(Records from a dataset)

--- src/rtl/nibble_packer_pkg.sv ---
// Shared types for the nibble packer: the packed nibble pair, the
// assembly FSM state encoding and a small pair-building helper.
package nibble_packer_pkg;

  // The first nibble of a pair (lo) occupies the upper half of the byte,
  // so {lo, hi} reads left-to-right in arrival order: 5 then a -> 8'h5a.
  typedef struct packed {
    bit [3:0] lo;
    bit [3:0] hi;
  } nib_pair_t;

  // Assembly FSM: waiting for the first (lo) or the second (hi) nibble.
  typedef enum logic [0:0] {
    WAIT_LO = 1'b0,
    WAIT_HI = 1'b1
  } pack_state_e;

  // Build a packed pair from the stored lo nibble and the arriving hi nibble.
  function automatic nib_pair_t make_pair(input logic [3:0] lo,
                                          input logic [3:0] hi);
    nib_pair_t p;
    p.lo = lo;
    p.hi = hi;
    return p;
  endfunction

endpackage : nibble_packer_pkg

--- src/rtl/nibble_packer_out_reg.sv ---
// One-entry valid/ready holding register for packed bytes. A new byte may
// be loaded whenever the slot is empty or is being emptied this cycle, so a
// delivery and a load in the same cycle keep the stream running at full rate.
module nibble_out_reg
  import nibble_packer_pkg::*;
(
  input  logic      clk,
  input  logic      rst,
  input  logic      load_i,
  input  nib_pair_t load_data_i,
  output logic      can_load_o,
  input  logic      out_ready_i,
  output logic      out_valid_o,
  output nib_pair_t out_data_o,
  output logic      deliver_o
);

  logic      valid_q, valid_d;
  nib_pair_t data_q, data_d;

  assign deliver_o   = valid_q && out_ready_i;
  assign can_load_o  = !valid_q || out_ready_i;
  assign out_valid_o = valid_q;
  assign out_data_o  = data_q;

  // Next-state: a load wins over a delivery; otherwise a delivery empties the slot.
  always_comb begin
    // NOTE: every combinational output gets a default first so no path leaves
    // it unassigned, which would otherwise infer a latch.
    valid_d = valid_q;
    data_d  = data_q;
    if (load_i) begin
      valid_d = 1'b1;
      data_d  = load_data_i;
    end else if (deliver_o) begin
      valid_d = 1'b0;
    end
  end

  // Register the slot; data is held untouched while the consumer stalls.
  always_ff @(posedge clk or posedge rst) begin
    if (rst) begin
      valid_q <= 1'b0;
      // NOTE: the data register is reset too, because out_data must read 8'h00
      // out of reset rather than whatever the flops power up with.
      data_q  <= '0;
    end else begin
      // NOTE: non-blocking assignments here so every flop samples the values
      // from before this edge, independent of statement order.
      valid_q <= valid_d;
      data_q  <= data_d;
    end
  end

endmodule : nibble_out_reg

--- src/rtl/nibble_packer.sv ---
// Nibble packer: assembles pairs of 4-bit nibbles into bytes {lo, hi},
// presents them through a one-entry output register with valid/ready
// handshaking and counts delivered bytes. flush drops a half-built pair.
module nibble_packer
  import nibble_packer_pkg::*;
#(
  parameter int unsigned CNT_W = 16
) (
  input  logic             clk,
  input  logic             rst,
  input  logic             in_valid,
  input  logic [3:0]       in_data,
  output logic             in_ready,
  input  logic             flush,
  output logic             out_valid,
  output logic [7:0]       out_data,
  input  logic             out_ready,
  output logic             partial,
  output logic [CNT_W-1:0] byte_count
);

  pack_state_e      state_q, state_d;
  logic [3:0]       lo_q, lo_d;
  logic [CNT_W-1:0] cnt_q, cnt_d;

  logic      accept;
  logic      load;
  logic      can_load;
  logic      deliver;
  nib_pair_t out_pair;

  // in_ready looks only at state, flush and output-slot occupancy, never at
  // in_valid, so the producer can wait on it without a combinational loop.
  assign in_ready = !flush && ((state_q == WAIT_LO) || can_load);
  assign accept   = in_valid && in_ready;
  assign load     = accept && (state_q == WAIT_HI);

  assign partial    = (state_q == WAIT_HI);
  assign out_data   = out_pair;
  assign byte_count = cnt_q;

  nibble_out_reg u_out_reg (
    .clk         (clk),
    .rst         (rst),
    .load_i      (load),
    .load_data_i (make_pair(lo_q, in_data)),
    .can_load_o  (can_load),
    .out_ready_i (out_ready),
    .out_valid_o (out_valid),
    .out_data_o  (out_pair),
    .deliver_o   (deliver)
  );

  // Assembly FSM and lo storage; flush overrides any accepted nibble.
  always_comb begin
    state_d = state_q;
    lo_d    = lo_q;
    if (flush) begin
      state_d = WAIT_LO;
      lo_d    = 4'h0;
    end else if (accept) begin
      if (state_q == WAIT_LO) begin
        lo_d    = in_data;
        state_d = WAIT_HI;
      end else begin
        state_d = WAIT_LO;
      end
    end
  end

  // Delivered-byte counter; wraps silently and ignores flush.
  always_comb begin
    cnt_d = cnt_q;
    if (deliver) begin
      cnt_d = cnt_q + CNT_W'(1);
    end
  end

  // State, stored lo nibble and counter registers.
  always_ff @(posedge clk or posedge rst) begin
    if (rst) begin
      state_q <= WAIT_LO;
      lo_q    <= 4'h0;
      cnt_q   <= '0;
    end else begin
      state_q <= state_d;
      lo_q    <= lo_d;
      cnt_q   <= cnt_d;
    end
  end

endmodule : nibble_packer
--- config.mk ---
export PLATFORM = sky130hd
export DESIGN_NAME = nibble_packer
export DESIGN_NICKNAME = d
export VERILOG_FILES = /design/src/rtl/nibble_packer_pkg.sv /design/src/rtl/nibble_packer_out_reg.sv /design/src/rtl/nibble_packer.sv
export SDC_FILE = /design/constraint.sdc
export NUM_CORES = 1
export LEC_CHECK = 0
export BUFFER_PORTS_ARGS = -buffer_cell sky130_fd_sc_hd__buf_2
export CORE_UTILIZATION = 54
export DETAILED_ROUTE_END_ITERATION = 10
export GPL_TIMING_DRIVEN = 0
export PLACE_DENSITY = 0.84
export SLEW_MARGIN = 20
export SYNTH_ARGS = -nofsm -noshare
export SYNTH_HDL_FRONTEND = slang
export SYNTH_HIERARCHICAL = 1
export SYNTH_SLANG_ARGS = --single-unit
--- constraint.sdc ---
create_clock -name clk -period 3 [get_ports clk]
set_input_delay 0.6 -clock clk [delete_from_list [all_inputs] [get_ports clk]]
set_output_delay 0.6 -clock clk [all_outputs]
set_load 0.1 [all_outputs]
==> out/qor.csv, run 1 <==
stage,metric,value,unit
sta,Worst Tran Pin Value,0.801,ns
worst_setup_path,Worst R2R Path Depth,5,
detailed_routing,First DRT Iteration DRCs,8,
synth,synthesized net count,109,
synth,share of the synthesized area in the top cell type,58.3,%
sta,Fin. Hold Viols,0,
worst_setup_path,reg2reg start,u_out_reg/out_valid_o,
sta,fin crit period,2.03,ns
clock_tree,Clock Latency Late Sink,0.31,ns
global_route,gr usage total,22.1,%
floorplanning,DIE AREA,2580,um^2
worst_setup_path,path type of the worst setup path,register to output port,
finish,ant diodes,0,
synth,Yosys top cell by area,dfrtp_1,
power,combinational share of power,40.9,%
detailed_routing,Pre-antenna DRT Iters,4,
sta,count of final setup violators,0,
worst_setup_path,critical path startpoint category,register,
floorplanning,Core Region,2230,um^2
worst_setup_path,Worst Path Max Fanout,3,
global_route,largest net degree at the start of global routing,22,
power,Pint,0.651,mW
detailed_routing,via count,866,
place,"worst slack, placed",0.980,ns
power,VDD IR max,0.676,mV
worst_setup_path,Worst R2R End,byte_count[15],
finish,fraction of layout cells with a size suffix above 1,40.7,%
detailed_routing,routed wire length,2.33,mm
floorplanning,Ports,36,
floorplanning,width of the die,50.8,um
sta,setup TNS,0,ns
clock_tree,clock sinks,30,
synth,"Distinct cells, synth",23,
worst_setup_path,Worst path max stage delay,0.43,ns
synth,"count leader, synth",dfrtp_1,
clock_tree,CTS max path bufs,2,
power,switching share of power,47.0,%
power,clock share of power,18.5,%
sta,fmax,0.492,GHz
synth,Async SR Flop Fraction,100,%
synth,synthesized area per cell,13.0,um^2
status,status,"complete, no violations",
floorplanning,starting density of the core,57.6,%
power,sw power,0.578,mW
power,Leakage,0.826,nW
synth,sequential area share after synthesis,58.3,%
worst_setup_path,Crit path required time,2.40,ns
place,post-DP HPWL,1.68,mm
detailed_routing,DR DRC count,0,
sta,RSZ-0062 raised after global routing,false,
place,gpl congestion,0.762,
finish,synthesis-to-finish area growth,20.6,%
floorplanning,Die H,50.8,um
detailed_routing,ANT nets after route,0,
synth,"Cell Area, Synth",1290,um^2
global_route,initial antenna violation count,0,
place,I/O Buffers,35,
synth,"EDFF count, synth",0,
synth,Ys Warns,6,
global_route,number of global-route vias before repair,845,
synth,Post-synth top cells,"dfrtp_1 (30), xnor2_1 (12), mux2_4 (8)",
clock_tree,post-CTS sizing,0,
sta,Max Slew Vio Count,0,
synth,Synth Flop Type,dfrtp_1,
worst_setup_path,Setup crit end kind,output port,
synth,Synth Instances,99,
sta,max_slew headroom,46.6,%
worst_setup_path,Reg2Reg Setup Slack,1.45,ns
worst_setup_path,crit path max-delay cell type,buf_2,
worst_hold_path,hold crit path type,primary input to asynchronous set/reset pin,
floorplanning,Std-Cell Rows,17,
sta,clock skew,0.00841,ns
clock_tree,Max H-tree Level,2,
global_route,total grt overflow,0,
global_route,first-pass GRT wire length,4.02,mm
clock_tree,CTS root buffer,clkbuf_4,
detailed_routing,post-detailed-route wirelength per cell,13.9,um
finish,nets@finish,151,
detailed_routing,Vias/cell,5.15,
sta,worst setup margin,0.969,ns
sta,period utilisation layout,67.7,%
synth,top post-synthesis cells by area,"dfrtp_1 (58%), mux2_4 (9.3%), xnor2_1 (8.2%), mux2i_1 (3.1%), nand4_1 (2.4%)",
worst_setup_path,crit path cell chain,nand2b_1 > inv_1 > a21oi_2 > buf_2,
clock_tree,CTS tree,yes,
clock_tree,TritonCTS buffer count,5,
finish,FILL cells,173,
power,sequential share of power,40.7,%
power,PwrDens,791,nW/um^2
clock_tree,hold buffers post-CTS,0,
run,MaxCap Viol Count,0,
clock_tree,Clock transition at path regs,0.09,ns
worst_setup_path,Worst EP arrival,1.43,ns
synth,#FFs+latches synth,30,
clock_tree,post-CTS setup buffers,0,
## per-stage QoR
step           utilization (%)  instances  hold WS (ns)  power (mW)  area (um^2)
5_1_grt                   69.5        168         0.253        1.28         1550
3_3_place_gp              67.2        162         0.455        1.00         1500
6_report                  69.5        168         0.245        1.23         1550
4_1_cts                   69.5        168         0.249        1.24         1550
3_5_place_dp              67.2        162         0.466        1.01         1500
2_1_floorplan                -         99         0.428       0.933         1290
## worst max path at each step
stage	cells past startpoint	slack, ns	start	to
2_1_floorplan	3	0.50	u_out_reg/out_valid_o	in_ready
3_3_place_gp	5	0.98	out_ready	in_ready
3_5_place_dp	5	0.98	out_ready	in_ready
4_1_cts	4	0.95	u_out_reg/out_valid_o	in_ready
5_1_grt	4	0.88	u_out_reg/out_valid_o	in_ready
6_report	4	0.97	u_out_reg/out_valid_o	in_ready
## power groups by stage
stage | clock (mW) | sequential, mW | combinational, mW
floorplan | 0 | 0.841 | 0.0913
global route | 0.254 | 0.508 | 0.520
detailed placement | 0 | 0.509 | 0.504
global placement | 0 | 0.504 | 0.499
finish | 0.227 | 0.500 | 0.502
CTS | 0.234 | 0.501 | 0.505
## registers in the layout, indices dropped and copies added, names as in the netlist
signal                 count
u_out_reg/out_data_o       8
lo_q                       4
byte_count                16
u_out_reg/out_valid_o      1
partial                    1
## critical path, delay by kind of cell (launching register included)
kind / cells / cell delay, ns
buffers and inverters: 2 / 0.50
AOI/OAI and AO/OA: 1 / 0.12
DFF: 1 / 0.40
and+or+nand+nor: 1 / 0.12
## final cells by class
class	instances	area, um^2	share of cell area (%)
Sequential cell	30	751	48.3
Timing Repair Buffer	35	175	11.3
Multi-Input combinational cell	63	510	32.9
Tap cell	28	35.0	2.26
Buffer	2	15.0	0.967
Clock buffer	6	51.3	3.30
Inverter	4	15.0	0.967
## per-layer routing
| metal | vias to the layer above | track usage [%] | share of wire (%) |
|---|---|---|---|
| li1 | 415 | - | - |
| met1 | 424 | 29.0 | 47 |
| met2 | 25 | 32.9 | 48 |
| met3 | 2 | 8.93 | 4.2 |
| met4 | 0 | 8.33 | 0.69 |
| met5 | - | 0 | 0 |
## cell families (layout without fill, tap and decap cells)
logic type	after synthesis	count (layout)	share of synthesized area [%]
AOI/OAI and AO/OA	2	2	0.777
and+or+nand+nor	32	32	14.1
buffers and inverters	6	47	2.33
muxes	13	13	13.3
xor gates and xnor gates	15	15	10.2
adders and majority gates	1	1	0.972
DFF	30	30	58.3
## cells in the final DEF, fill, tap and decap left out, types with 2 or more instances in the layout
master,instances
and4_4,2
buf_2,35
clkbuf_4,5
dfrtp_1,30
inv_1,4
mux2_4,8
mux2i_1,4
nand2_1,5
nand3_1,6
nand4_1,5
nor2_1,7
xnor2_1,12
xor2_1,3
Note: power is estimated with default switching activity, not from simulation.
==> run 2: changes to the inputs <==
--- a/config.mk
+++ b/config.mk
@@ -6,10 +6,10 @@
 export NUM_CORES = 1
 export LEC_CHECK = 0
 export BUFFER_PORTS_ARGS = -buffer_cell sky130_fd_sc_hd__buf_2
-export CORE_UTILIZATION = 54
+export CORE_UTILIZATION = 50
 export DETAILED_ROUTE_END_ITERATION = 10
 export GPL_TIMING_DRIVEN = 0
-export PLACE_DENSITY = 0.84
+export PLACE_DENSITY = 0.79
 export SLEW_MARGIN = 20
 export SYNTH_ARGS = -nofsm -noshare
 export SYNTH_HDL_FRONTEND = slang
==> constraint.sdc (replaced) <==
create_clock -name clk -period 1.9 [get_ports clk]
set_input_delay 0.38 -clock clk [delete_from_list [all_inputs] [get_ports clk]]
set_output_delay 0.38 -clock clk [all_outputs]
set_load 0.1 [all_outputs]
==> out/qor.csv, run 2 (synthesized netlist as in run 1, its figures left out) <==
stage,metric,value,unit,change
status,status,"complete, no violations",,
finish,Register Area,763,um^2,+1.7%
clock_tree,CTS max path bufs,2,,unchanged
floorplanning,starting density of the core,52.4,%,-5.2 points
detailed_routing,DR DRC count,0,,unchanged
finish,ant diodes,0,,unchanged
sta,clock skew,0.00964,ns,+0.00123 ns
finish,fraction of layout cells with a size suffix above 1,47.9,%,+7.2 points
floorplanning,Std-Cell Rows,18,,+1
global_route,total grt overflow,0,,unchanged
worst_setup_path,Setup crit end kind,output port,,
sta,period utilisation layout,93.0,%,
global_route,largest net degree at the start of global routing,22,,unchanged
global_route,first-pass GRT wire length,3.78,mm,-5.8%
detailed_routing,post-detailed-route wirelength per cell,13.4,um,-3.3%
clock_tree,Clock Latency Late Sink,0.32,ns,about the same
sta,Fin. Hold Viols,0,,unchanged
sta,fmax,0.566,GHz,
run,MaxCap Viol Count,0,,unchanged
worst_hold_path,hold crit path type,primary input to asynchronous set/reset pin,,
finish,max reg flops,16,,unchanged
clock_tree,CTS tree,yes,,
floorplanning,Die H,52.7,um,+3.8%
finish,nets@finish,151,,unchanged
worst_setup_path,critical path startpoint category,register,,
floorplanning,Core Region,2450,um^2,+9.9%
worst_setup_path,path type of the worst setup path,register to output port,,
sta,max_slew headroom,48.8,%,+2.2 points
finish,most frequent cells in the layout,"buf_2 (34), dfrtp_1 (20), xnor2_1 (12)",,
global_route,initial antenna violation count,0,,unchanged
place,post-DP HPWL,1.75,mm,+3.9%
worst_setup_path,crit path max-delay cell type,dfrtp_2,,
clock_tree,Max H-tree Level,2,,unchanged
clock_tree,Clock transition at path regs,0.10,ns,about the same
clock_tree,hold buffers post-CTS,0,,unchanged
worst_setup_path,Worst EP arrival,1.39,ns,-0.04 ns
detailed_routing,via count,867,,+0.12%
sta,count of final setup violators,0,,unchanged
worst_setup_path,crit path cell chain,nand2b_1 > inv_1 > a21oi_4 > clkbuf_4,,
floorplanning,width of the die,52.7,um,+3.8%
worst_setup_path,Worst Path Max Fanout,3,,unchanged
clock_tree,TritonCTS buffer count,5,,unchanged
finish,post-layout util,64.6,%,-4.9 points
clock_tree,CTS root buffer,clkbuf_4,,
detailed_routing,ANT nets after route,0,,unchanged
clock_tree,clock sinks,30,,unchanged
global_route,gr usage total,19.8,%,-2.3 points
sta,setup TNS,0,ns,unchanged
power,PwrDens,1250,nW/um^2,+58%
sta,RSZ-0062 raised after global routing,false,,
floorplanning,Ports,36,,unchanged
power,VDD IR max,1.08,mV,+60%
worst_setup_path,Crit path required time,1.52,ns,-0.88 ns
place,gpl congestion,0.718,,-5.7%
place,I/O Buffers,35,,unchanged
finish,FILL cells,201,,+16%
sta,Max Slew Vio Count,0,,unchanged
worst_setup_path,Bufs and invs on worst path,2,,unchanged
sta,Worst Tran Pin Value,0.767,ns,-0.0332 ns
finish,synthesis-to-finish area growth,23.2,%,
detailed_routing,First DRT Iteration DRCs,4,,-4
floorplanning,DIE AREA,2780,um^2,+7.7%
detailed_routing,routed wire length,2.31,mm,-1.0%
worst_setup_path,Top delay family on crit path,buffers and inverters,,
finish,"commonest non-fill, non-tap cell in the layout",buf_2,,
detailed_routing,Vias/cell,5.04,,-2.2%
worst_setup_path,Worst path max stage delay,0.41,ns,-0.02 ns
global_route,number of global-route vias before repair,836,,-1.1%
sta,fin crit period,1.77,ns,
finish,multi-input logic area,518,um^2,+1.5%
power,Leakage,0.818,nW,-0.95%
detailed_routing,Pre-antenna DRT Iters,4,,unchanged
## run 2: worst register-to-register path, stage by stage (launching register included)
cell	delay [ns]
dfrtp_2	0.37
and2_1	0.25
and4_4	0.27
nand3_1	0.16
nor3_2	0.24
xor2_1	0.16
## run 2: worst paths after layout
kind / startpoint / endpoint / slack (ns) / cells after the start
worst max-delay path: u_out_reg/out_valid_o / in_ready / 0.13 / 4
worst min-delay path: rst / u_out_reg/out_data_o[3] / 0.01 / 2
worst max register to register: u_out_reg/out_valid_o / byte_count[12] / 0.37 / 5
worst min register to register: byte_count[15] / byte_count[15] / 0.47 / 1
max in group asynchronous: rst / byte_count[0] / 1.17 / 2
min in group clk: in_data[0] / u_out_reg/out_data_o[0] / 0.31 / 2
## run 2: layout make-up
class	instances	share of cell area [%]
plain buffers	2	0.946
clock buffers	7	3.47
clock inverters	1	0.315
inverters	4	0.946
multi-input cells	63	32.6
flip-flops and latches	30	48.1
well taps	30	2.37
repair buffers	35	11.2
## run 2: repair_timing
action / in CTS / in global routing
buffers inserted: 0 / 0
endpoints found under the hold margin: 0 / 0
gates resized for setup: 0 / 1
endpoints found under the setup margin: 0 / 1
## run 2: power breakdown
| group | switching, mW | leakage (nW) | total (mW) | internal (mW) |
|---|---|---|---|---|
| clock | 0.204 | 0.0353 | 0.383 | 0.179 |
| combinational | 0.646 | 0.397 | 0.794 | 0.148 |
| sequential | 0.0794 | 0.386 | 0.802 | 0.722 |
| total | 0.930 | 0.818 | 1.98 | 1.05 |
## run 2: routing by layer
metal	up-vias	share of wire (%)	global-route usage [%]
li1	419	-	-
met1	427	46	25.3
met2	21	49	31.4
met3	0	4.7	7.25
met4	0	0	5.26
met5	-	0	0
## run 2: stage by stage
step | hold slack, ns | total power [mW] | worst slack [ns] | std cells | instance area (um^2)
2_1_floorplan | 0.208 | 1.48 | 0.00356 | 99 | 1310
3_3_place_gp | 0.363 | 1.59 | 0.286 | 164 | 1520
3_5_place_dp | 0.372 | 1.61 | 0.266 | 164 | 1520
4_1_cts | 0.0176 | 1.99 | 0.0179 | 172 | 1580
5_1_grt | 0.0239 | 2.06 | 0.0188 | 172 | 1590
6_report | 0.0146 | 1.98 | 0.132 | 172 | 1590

* * *

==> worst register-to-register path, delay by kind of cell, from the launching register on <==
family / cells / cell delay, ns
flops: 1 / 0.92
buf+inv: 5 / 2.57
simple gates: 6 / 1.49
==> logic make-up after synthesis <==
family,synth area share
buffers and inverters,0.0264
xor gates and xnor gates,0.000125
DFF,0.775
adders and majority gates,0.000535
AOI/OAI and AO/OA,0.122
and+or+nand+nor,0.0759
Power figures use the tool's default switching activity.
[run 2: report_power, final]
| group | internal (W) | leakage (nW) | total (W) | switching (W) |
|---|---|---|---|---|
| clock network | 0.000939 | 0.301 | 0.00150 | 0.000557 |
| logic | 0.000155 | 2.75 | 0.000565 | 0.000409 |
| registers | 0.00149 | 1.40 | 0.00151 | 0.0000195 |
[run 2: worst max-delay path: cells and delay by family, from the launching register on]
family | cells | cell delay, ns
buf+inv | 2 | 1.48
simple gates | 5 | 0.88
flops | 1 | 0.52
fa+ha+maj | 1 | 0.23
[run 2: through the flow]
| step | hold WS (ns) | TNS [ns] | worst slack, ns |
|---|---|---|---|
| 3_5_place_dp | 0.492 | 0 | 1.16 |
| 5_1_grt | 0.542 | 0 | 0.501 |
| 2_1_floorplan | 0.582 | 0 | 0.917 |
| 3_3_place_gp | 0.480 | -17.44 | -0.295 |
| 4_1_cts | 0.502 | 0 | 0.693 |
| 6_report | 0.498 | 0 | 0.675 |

> **TASK BRIEF**: In the entries above, locate every line with the word "simple" and copy it.

> **ANSWER**:
simple gates: 6 / 1.49
simple gates | 5 | 0.88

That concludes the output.